Task requirements |
List every line below containing "compound".

The data |
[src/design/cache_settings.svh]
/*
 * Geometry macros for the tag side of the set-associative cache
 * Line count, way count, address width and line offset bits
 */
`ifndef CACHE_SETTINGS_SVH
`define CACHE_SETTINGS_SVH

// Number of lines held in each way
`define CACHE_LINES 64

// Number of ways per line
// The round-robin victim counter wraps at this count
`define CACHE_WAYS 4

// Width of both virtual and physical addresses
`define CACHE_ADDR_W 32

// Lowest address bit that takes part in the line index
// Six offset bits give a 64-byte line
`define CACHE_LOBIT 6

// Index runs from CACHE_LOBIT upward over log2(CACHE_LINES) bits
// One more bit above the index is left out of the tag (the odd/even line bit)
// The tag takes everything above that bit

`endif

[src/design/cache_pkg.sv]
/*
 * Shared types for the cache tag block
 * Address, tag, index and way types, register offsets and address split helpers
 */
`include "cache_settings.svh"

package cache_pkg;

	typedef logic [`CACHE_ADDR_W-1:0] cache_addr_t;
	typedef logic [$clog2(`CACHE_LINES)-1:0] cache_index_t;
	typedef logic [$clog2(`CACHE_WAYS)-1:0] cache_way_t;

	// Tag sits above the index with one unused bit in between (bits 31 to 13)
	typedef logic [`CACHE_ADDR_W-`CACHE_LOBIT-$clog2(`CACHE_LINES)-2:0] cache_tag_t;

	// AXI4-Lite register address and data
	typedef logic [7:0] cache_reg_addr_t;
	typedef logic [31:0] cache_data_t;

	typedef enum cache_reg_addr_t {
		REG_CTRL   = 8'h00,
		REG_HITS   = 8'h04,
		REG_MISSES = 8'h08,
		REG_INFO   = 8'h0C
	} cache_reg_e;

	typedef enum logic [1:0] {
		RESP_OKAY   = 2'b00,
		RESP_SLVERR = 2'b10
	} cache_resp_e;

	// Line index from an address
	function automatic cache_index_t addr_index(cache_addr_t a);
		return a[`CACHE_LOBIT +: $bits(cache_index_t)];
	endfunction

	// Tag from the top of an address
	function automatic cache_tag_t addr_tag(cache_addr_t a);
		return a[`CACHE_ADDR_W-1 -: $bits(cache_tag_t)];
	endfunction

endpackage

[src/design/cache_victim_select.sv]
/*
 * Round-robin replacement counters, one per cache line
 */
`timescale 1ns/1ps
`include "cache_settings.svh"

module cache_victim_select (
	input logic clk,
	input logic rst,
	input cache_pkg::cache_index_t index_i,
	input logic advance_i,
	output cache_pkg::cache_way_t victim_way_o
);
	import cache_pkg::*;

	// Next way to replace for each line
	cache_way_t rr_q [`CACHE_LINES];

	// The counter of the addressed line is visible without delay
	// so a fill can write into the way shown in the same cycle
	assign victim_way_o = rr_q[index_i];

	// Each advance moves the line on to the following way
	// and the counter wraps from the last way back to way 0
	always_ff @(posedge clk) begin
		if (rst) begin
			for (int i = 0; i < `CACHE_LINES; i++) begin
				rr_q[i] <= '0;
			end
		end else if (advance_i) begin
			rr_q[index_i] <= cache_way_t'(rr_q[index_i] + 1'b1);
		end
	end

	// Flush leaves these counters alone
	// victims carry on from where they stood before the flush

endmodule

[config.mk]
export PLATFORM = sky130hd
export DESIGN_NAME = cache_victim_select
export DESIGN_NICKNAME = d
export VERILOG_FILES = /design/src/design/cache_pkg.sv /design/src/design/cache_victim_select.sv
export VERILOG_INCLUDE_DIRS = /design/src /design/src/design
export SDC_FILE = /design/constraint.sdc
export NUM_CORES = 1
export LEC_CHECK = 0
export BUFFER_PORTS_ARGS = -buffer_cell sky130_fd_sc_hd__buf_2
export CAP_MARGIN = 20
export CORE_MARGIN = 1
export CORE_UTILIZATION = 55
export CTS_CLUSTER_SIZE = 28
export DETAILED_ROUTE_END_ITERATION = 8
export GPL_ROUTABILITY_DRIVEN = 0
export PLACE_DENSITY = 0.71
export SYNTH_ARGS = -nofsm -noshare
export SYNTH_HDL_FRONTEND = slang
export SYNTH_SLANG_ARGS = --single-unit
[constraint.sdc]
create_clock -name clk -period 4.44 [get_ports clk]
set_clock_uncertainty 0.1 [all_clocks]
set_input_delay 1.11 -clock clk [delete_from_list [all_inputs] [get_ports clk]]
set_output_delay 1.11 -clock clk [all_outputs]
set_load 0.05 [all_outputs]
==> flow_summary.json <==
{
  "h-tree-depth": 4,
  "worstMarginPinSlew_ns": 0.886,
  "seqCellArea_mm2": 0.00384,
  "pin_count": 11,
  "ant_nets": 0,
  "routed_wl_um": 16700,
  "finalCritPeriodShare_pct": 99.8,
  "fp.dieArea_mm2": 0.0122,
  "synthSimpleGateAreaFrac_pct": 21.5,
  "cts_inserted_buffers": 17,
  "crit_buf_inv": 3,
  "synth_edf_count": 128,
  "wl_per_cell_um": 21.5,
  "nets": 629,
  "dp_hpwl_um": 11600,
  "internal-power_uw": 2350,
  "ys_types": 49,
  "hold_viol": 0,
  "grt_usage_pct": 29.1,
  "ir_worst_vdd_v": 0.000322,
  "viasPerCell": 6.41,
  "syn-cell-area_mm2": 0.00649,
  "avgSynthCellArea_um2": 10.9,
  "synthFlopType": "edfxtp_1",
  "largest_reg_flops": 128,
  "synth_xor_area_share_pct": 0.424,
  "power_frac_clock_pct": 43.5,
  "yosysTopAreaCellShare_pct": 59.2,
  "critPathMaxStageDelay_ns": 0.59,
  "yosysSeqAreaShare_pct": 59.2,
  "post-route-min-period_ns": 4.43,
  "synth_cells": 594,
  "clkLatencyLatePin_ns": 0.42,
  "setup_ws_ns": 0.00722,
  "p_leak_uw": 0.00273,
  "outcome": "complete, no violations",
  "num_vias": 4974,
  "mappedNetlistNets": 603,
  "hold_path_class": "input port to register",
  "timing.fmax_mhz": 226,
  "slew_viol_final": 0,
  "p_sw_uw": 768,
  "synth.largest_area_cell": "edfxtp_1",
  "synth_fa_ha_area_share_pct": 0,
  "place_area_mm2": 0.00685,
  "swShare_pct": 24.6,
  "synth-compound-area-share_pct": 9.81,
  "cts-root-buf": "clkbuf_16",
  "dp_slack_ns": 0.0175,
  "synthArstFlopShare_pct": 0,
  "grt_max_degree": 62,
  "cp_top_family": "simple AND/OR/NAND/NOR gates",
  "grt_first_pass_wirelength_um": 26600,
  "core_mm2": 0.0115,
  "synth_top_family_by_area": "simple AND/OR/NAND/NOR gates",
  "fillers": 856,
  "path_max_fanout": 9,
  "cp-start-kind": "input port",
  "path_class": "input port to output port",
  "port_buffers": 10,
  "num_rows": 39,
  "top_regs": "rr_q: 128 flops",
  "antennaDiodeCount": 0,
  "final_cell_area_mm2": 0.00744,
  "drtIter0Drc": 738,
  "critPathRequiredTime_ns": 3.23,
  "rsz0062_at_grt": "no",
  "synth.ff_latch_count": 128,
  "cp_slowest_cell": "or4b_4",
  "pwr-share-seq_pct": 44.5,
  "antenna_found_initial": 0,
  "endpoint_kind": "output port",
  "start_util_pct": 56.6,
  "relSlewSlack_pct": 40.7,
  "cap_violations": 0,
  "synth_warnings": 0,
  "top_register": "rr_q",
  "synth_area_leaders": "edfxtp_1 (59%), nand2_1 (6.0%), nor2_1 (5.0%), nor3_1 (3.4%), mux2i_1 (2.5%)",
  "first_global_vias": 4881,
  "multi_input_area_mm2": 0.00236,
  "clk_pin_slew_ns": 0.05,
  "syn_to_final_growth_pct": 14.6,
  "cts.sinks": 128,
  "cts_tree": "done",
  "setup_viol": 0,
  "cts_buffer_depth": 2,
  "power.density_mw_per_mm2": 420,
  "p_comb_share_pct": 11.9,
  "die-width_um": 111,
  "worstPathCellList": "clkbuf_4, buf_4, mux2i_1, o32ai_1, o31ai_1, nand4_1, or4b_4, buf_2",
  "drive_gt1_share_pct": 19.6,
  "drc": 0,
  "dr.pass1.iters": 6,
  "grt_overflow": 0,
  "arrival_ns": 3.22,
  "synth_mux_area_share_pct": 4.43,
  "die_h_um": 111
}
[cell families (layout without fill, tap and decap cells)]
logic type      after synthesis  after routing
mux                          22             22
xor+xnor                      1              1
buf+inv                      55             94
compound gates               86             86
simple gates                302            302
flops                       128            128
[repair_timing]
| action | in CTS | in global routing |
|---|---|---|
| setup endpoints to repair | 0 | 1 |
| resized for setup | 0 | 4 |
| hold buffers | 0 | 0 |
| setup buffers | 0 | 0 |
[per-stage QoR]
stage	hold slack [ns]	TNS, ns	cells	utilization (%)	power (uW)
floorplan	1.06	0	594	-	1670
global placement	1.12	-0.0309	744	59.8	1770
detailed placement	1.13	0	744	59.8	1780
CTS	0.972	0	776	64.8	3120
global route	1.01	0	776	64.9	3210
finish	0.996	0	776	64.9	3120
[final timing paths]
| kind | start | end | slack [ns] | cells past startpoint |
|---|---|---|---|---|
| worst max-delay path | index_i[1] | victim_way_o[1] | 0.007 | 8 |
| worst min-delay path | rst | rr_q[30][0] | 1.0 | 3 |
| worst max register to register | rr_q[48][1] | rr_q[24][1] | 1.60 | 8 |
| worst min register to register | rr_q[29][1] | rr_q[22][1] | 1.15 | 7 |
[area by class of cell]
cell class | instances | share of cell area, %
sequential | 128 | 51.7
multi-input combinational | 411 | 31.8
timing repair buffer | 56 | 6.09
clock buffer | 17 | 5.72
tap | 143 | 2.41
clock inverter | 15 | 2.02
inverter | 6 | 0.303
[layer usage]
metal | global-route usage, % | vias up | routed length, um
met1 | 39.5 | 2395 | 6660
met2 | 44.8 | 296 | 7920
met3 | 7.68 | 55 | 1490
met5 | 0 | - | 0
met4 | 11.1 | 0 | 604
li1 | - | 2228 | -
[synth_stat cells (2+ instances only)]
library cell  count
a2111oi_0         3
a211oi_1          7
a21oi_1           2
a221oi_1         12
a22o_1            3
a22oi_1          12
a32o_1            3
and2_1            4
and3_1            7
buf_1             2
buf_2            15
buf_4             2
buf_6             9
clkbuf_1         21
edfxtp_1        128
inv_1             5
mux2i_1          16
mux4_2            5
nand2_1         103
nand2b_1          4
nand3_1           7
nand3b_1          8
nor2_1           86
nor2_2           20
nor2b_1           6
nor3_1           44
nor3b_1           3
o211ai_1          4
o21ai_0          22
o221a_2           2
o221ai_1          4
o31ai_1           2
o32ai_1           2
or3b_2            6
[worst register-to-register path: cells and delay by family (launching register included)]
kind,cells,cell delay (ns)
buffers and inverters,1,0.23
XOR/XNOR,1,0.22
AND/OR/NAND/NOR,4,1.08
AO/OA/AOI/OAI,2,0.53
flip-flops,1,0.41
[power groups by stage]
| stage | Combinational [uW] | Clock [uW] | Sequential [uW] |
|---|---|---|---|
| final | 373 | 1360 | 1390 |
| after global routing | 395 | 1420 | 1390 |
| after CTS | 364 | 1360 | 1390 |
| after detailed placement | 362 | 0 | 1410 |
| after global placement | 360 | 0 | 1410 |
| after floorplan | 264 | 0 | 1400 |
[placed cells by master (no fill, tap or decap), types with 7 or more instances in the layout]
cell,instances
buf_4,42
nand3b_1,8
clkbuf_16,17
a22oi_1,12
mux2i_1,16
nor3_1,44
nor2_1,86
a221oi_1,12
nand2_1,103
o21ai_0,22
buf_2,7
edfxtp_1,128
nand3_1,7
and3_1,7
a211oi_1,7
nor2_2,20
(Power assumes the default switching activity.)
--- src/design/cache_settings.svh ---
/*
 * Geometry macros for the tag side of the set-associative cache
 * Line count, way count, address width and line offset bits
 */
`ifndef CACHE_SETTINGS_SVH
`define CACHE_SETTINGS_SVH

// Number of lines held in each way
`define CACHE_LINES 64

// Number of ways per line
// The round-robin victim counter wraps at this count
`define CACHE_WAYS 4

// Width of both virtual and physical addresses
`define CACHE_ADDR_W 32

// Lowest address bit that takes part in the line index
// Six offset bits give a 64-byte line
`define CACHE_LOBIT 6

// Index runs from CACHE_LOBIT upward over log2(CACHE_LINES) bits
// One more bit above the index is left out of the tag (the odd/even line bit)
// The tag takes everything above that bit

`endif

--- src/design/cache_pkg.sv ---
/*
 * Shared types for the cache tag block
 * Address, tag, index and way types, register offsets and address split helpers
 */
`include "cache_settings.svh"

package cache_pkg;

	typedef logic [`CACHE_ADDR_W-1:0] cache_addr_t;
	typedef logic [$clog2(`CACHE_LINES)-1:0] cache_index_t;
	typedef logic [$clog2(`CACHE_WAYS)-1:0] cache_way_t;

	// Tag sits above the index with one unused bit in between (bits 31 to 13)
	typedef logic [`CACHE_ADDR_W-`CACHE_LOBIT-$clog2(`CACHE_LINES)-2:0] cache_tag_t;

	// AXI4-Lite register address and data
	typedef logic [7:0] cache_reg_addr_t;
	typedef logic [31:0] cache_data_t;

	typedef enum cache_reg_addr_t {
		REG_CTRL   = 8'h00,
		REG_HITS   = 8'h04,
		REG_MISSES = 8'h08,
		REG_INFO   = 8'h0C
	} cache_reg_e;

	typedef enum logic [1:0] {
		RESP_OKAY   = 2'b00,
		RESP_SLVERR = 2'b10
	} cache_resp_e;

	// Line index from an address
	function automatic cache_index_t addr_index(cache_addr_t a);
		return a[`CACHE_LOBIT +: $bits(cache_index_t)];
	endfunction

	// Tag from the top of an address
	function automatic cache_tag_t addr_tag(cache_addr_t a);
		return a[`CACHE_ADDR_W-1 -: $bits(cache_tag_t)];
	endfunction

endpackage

Solution below |
  "synth-compound-area-share_pct": 9.81,
compound gates               86             86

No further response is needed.